+++ TASK DATA
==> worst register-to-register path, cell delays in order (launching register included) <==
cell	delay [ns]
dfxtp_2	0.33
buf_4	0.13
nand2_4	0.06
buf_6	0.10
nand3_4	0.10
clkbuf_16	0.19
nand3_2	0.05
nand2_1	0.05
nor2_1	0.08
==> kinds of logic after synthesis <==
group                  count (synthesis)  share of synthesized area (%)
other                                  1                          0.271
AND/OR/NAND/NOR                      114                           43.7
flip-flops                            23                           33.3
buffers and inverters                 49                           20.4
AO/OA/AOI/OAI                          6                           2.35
--- config.mk ---
export PLATFORM = sky130hd
export DESIGN_NAME = opnd_addr_gen
export DESIGN_NICKNAME = d
export VERILOG_FILES = /design/src/rtl/oag_pkg.sv /design/src/rtl/oag_addr_calc.sv /design/src/rtl/oag_align_chk.sv /design/src/rtl/oag_out_stage.sv /design/src/rtl/opnd_addr_gen.sv
export SDC_FILE = /design/constraint.sdc
export NUM_CORES = 1
export LEC_CHECK = 0
export BUFFER_PORTS_ARGS = -buffer_cell sky130_fd_sc_hd__clkbuf_2
export CORE_ASPECT_RATIO = 0.75
export CORE_MARGIN = 4
export CORE_UTILIZATION = 54
export CTS_CLUSTER_SIZE = 24
export DETAILED_ROUTE_END_ITERATION = 8
export GPL_ROUTABILITY_DRIVEN = 0
export PLACE_DENSITY_LB_ADDON = 0.05
export SYNTH_ARGS = -nofsm -noshare
export SYNTH_HDL_FRONTEND = slang
export SYNTH_SLANG_ARGS = --single-unit
--- constraint.sdc ---
create_clock -name clk_i -period 0.8 [get_ports clk_i]
set_input_delay 0.08 -clock clk_i [delete_from_list [all_inputs] [get_ports clk_i]]
set_output_delay 0.08 -clock clk_i [all_outputs]
set_load 0.02 [all_outputs]
<file path="config.mk">
export PLATFORM = sky130hd
export DESIGN_NAME = flashModeSeq
export DESIGN_NICKNAME = d
export VERILOG_FILES = /design/src/rtl/flashSeqPkg.sv /design/src/rtl/flashCtrlFsm.sv /design/src/rtl/flashDatapath.sv /design/src/rtl/flashModeSeq.sv
export SDC_FILE = /design/constraint.sdc
export NUM_CORES = 1
export LEC_CHECK = 0
export BUFFER_PORTS_ARGS = -buffer_cell sky130_fd_sc_hd__buf_4
export CAP_MARGIN = 0
export CORE_UTILIZATION = 25
export CTS_BUF_LIST = sky130_fd_sc_hd__clkbuf_8
export CTS_CLUSTER_DIAMETER = 120
export DETAILED_ROUTE_END_ITERATION = 6
export PLACE_DENSITY = 0.49
export SYNTH_ARGS = -nofsm -noshare
export SYNTH_HDL_FRONTEND = slang
export SYNTH_HIERARCHICAL = 1
export SYNTH_SLANG_ARGS = --single-unit
</file>
<file path="constraint.sdc">
create_clock -name clk -period 3.6 [get_ports clk]
set_clock_uncertainty 0.2 [all_clocks]
set_input_delay 0.72 -clock clk [delete_from_list [all_inputs] [get_ports clk]]
set_output_delay 0.72 -clock clk [all_outputs]
set_load 0.005 [all_outputs]
</file>
<file path="config.mk">
export PLATFORM = sky130hd
export DESIGN_NAME = wbd_downsizer
export DESIGN_NICKNAME = d
export VERILOG_FILES = /design/src/rtl/wbd_pkg.sv /design/src/rtl/wbd_sel_decode.sv /design/src/rtl/wbd_wr_lane.sv /design/src/rtl/wbd_rd_lane.sv /design/src/rtl/wbd_err_resp.sv /design/src/rtl/wbd_downsizer.sv
export SDC_FILE = /design/constraint.sdc
export NUM_CORES = 1
export LEC_CHECK = 0
export ABC_AREA = 1
export BUFFER_PORTS_ARGS = -buffer_cell sky130_fd_sc_hd__buf_2
export CORE_AREA = 2 2 61 63
export CTS_CLUSTER_DIAMETER = 30
export CTS_CLUSTER_SIZE = 10
export DETAILED_ROUTE_END_ITERATION = 12
export DIE_AREA = 0 0 63 65
export PLACE_DENSITY = 0.79
export SLEW_MARGIN = 20
export SYNTH_ARGS = -nofsm -noshare
export SYNTH_HDL_FRONTEND = slang
export SYNTH_SLANG_ARGS = --single-unit
</file>
<file path="constraint.sdc">
create_clock -name clk_i -period 0.9 [get_ports clk_i]
set_input_delay 0.18 -clock clk_i [delete_from_list [all_inputs] [get_ports clk_i]]
set_output_delay 0.18 -clock clk_i [all_outputs]
set_load 0.05 [all_outputs]
</file>
<file path="src/rtl/wbd_pkg.sv">
package wbd_pkg;
  typedef enum logic {
    ENDIAN_LITTLE = 1'b0,
    ENDIAN_BIG    = 1'b1
  } endian_e;
endpackage

</file>
<file path="src/rtl/wbd_sel_decode.sv">
module wbd_sel_decode
  import wbd_pkg::*;
#(
  parameter int      LANES  = 4,
  parameter int      OFF_W  = 2,
  parameter endian_e ENDIAN = ENDIAN_LITTLE
) (
  input  logic [LANES-1:0] sel_i,
  output logic [OFF_W-1:0] off_o,
  output logic             one_hot_o
);
  logic [LANES-1:0] sel_ord;

  // lane order reversal is the only difference between the two numberings
  generate
    if (ENDIAN == ENDIAN_BIG) begin : g_big
      for (genvar k = 0; k < LANES; k++) begin : g_rev
        assign sel_ord[k] = sel_i[LANES-1-k];
      end
    end else begin : g_little
      assign sel_ord = sel_i;
    end
  endgenerate

  always_comb begin
    off_o = '0;
    for (int k = 0; k < LANES; k++) begin
      if (sel_ord[k]) off_o = off_o | OFF_W'(k);
    end
  end

  assign one_hot_o = (sel_i != '0) && ((sel_i & (sel_i - LANES'(1))) == '0);
endmodule

</file>
<file path="src/rtl/wbd_wr_lane.sv">
module wbd_wr_lane #(
  parameter int LANES    = 4,
  parameter int NARROW_W = 8,
  localparam int WIDE_W  = LANES * NARROW_W
) (
  input  logic [LANES-1:0]    sel_i,
  input  logic [WIDE_W-1:0]   wide_i,
  output logic [NARROW_W-1:0] narrow_o
);
  always_comb begin
    narrow_o = '0;
    for (int k = 0; k < LANES; k++) begin
      if (sel_i[k]) narrow_o = narrow_o | wide_i[k*NARROW_W +: NARROW_W];
    end
  end
endmodule

</file>
<file path="src/rtl/wbd_rd_lane.sv">
module wbd_rd_lane #(
  parameter int LANES    = 4,
  parameter int NARROW_W = 8,
  localparam int WIDE_W  = LANES * NARROW_W
) (
  input  logic [LANES-1:0]    sel_i,
  input  logic [NARROW_W-1:0] narrow_i,
  output logic [WIDE_W-1:0]   wide_o
);
  generate
    for (genvar k = 0; k < LANES; k++) begin : g_lane
      assign wide_o[k*NARROW_W +: NARROW_W] = sel_i[k] ? narrow_i : '0;
    end
  endgenerate
endmodule

</file>
<file path="src/rtl/wbd_err_resp.sv">
module wbd_err_resp (
  input  logic clk_i,
  input  logic rst_ni,
  input  logic req_i,
  input  logic sel_ok_i,
  output logic err_o
);
  logic err_q;

  // one-cycle pulse; master is expected to drop stb after it
  always_ff @(posedge clk_i or negedge rst_ni) begin
    if (!rst_ni) err_q <= 1'b0;
    else         err_q <= req_i & ~sel_ok_i & ~err_q;
  end

  assign err_o = err_q;
endmodule

</file>
<file path="src/rtl/wbd_downsizer.sv">
module wbd_downsizer
  import wbd_pkg::*;
#(
  parameter int      ADDR_W   = 32,
  parameter int      WIDE_W   = 32,
  parameter int      NARROW_W = 8,
  parameter endian_e ENDIAN   = ENDIAN_LITTLE,
  localparam int     LANES    = WIDE_W / NARROW_W,
  localparam int     OFF_W    = $clog2(LANES)
) (
  input  logic                clk_i,
  input  logic                rst_ni,
  input  logic [ADDR_W-1:0]   m_adr_i,
  input  logic [WIDE_W-1:0]   m_dat_i,
  input  logic [LANES-1:0]    m_sel_i,
  input  logic                m_we_i,
  input  logic                m_cyc_i,
  input  logic                m_stb_i,
  output logic [WIDE_W-1:0]   m_dat_o,
  output logic                m_ack_o,
  output logic                m_err_o,
  output logic [ADDR_W-1:0]   s_adr_o,
  output logic [NARROW_W-1:0] s_dat_o,
  output logic                s_we_o,
  output logic                s_cyc_o,
  output logic                s_stb_o,
  input  logic [NARROW_W-1:0] s_dat_i,
  input  logic                s_ack_i
);
  logic [OFF_W-1:0] off;
  logic             sel_ok;
  logic             unused_adr_lo;

  assign unused_adr_lo = ^m_adr_i[OFF_W-1:0];

  wbd_sel_decode #(
    .LANES (LANES),
    .OFF_W (OFF_W),
    .ENDIAN(ENDIAN)
  ) i_sel_decode (
    .sel_i    (m_sel_i),
    .off_o    (off),
    .one_hot_o(sel_ok)
  );

  wbd_wr_lane #(
    .LANES   (LANES),
    .NARROW_W(NARROW_W)
  ) i_wr_lane (
    .sel_i   (m_sel_i),
    .wide_i  (m_dat_i),
    .narrow_o(s_dat_o)
  );

  wbd_rd_lane #(
    .LANES   (LANES),
    .NARROW_W(NARROW_W)
  ) i_rd_lane (
    .sel_i   (m_sel_i),
    .narrow_i(s_dat_i),
    .wide_o  (m_dat_o)
  );

  wbd_err_resp i_err_resp (
    .clk_i   (clk_i),
    .rst_ni  (rst_ni),
    .req_i   (m_cyc_i & m_stb_i),
    .sel_ok_i(sel_ok),
    .err_o   (m_err_o)
  );

  assign s_adr_o = {m_adr_i[ADDR_W-1:OFF_W], off};
  assign s_cyc_o = m_cyc_i;
  assign s_we_o  = m_we_i;
  assign s_stb_o = m_stb_i & sel_ok;
  assign m_ack_o = s_ack_i & sel_ok;
endmodule

</file>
++++++
■ YOUR OBJECTIVE
Exactly repeat the lines running from the top of the listing to the line bearing "export CORE_MARGIN = 4", both of those lines included, and only them.

■ SOLUTION TO THE EXERCISE
==> worst register-to-register path, cell delays in order (launching register included) <==
cell	delay [ns]
dfxtp_2	0.33
buf_4	0.13
nand2_4	0.06
buf_6	0.10
nand3_4	0.10
clkbuf_16	0.19
nand3_2	0.05
nand2_1	0.05
nor2_1	0.08
==> kinds of logic after synthesis <==
group                  count (synthesis)  share of synthesized area (%)
other                                  1                          0.271
AND/OR/NAND/NOR                      114                           43.7
flip-flops                            23                           33.3
buffers and inverters                 49                           20.4
AO/OA/AOI/OAI                          6                           2.35
--- config.mk ---
export PLATFORM = sky130hd
export DESIGN_NAME = opnd_addr_gen
export DESIGN_NICKNAME = d
export VERILOG_FILES = /design/src/rtl/oag_pkg.sv /design/src/rtl/oag_addr_calc.sv /design/src/rtl/oag_align_chk.sv /design/src/rtl/oag_out_stage.sv /design/src/rtl/opnd_addr_gen.sv
export SDC_FILE = /design/constraint.sdc
export NUM_CORES = 1
export LEC_CHECK = 0
export BUFFER_PORTS_ARGS = -buffer_cell sky130_fd_sc_hd__clkbuf_2
export CORE_ASPECT_RATIO = 0.75
export CORE_MARGIN = 4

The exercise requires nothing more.